• _Provided data_
Start of Block
$ cat src/rtl/ob_pkg.sv
// Shared types and constants for the limit order book: FSM states, side encoding,
// empty-side price sentinels and default field widths.
package ob_pkg;

    typedef enum logic [2:0] {
        ST_IDLE,
        ST_INSERT,
        ST_SCAN,
        ST_CHECK,
        ST_MATCH
    } ob_state_t;

    localparam logic SIDE_BUY  = 1'b1;
    localparam logic SIDE_SELL = 1'b0;

    localparam logic [7:0] BID_EMPTY = 8'h00;
    localparam logic [7:0] ASK_EMPTY = 8'hFF;

    localparam int DEF_PRICE_W = 8;
    localparam int DEF_QTY_W   = 8;

    // Slot index width; a single-slot book still needs a 1-bit index.
    function automatic int idx_width(input int depth);
        return (depth > 1) ? $clog2(depth) : 1;
    endfunction

endpackage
End of Block
• _Assignment_
Provide a verbatim copy of all the entries.

• _Answer for the task_
$ cat src/rtl/ob_pkg.sv
// Shared types and constants for the limit order book: FSM states, side encoding,
// empty-side price sentinels and default field widths.
package ob_pkg;

    typedef enum logic [2:0] {
        ST_IDLE,
        ST_INSERT,
        ST_SCAN,
        ST_CHECK,
        ST_MATCH
    } ob_state_t;

    localparam logic SIDE_BUY  = 1'b1;
    localparam logic SIDE_SELL = 1'b0;

    localparam logic [7:0] BID_EMPTY = 8'h00;
    localparam logic [7:0] ASK_EMPTY = 8'hFF;

    localparam int DEF_PRICE_W = 8;
    localparam int DEF_QTY_W   = 8;

    // Slot index width; a single-slot book still needs a 1-bit index.
    function automatic int idx_width(input int depth);
        return (depth > 1) ? $clog2(depth) : 1;
    endfunction

endpackage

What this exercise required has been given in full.